Example 2 (homework)#

Find the least square approximation to the system given by

\[\begin{split} \begin{pmatrix} -2 & 2 & -1 \\ 0 & 1 & 0 \\ 3 & 1 & -2 \\ 1 & 1 & 4 \end{pmatrix} \begin{pmatrix} x_1 \\ x_2 \\ x_3 \end{pmatrix} = \begin{pmatrix} 2 \\ 1 \\ 0 \\ -3 \end{pmatrix} \end{split}\]

Problems with the normal equations#

Consider the matrix \(A = \begin{pmatrix} 1 & 1 \\ \varepsilon & 0 \\ 0 & \varepsilon \end{pmatrix}\), which gives

\[\begin{split} A^T A = \begin{pmatrix} 1 + \varepsilon^2 & 1 \\ 1 & 1 + \varepsilon^2. \end{pmatrix} \end{split}\]

If \(\varepsilon \approx \sqrt{eps}\) then the effects of rounding error can make \(A^T A\) appear to be singular.

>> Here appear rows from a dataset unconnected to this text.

This design comes from an exercise in tuning for small area, a short achievable clock period and few clock cycles per item on the open sky130 flow, not from production work.
In this exercise RTL edits were held to simulation tests only and were not proved equivalent to the original.

== run 1 ==
Design lcy_gfmul, start of the top module:
module lcy_gfmul (
    input  wire         clk,
    input  wire         rst,         
    input  wire         in_valid,
    output wire         in_ready,
    input  wire [127:0] in_x,
    input  wire [127:0] in_h,
    output wire         out_valid,
    input  wire         out_ready,
    output wire [127:0] out_z
);
Size: about 15000 cells after synthesis, roughly 1100 flip-flops, about 120000 µm² of cells after synthesis.
==> flow/config.mk <==
export PLATFORM = sky130hd
export DESIGN_NAME = lcy_gfmul
export DESIGN_NICKNAME = lcy_gfmul
export VERILOG_FILES = /design/flow/design.v
export SDC_FILE = /design/flow/constraint.sdc
export NUM_CORES = 4
export LEC_CHECK = 0
export CAP_MARGIN = 35
export CORE_MARGIN = 2
export CORE_UTILIZATION = 50
export SETUP_SLACK_MARGIN = 2.0
export SLEW_MARGIN = 20
==> flow/constraint.sdc <==
create_clock -name core_clock -period 5.0 [get_ports {clk}]
set_input_delay 1.0000 -clock core_clock [delete_from_list [all_inputs] [get_ports {clk}]]
set_output_delay 1.0000 -clock core_clock [all_outputs]
set_load 0.01 [all_outputs]
standard.sh (not shown) runs the stock make flow with config.mk's settings and CLKGATE_MAP_FILE= SYNTH_SCRIPT=/design/flow/synth_recipe.tcl, a recipe that flattens the netlist after the stock synthesis.
==> flow/flow/run.sh <==
#!/bin/bash
# The standard layout (standard.sh), with the port buffers that the standard
# flow inserts in global placement made of sky130_fd_sc_hd__buf_4 instead of the
# cell buffer_ports picks by default (a slow delay buffer that the resizer then
# cannot swap, since the platform resizes only within a cell footprint).
# Every port still gets its own buffer.
set -euo pipefail
export BUFFER_PORTS_ARGS="-buffer_cell sky130_fd_sc_hd__buf_4"
bash standard.sh > standard_flow.log 2>&1
Run 1 completed; timing, DRC and antenna clean
Testbench counts of run 1, summed over its fixed seeds: cycles 984, blocks 960.
[inputs] run 2 vs run 1
# run 1
export LEC_CHECK = 0
export CAP_MARGIN = 35
export CORE_MARGIN = 2
export CORE_UTILIZATION = 50
export SETUP_SLACK_MARGIN = 2.0
export SLEW_MARGIN = 20
create_clock -name core_clock -period 5.0 [get_ports {clk}]
# run 2
export LEC_CHECK = 0
export CAP_MARGIN = 35
export CORE_MARGIN = 2
export CORE_UTILIZATION = 50
export SETUP_SLACK_MARGIN = 2.4
export SLEW_MARGIN = 20
create_clock -name core_clock -period 5.0 [get_ports {clk}]
==> comparison <==
Between run 1 and run 2, the flow reports number of nets at the end of the flow increasing by a few percent.
The routed wire length in run 2 was higher than what run 1 gave.
Portion of the layout cell area used by non-clock buffers, run 1 and run 2, lower one = run 1.
Run 2 vs run 1 — worst setup slack rose 0.14 ns.
Re area taken by multi-input logic gates: run 1 was lower than run 2.
Comparing run 1 with run 2, the clock insertion delay at the later pin of the skew report came out essentially unchanged.
Run 2 against run 1; global-route wire length before repair is up by a few percent.
The inputs of run 3 differ from those of run 2 as listed below.
# run 2
export LEC_CHECK = 0
export CAP_MARGIN = 35
export CORE_MARGIN = 2
export CORE_UTILIZATION = 50
export SETUP_SLACK_MARGIN = 2.4
export SLEW_MARGIN = 20
create_clock -name core_clock -period 5.0 [get_ports {clk}]
# run 3
export LEC_CHECK = 0
export CAP_MARGIN = 35
export CORE_MARGIN = 2
export CORE_UTILIZATION = 50
export SETUP_SLACK_MARGIN = 1.8
export SLEW_MARGIN = 20
create_clock -name core_clock -period 5.0 [get_ports {clk}]
==> flow/run.sh (new file) <==
#!/bin/bash
# synth_recipe.tcl (not shown) runs the flow's synth.tcl, then flattens the netlist and writes it again
# the make line also repeats each setting of config.mk as NAME=value (left out here)
make -C /OpenROAD-flow-scripts/flow DESIGN_CONFIG=/design/flow/config.mk WORK_HOME=/design/flow/orfs CLKGATE_MAP_FILE= SYNTH_SCRIPT=/design/flow/synth_recipe.tcl finish
removed: flow/flow/run.sh
removed: flow/standard.sh
Notes after the runs:
- Compared with run 2, run 3 shows final design utilization lower by 4.6 points.
- On via-per-instance ratio: between run 2 and run 3, it ends up higher for run 2.
- Between run 2 and run 3, the sequential cell area does not differ in any meaningful way.
- Cell count was higher in run 2 than in run 3.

See also: Nick Higham, Seven sins of numerical linear algebra

Sensitivity and conditioning#

The condition number of a square matrix \(A\) describes how close that matrix is to being singular.
If the condition number is larger then \(A\) is “close” to being singular.
When the condition number is very large it is likely that the effects of rounding errors will be most serious: we refer to such a system as being ill-conditioned.
The normal equations are typically quite ill-conditioned and so it is essential to use high precision arithmetic to solve them and specialised algorithms.

Summary#

Overdetermined systems are common in data modelling and they typically have no solution.
Even so, it is possible to find a closest solution to the problem.
It is common to measure this closeness in the Euclidean norm and this leads naturally to the least squares approximation.
A solution to this problem can be found by solving the normal equations but can must be taken to use arithmetic with sufficient precision and specialised algorithms.